WHAT TO WORK ON
Write out, word for word, every line from the one containing "max in group" through the final line of the records.

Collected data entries
-------

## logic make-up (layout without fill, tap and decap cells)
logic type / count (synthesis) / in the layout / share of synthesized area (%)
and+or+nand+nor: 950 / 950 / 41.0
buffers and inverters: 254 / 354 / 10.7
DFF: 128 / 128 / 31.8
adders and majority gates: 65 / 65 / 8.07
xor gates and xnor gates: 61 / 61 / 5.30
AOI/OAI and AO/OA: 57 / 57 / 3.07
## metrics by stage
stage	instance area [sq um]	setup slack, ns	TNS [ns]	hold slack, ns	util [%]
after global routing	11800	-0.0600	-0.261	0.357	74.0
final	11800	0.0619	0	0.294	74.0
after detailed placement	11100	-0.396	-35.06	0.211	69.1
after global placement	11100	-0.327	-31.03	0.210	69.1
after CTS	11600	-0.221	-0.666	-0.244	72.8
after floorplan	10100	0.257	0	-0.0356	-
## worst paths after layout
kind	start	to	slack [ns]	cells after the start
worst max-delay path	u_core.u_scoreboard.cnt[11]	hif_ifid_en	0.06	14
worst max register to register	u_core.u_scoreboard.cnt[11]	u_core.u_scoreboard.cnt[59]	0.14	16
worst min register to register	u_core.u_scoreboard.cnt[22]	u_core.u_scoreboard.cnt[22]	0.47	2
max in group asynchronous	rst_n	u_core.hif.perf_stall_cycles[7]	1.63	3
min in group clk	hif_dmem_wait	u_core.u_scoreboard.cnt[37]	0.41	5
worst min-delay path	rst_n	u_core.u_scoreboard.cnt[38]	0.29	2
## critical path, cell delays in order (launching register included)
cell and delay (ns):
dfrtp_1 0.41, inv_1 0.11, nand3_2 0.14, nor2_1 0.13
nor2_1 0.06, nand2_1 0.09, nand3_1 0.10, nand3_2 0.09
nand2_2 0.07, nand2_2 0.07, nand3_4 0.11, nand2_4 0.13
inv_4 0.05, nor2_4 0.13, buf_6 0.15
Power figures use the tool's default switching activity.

-------

SOLVED EXERCISE
max in group asynchronous	rst_n	u_core.hif.perf_stall_cycles[7]	1.63	3
min in group clk	hif_dmem_wait	u_core.u_scoreboard.cnt[37]	0.41	5
worst min-delay path	rst_n	u_core.u_scoreboard.cnt[38]	0.29	2
## critical path, cell delays in order (launching register included)
cell and delay (ns):
dfrtp_1 0.41, inv_1 0.11, nand3_2 0.14, nor2_1 0.13
nor2_1 0.06, nand2_1 0.09, nand3_1 0.10, nand3_2 0.09
nand2_2 0.07, nand2_2 0.07, nand3_4 0.11, nand2_4 0.13
inv_4 0.05, nor2_4 0.13, buf_6 0.15
Power figures use the tool's default switching activity.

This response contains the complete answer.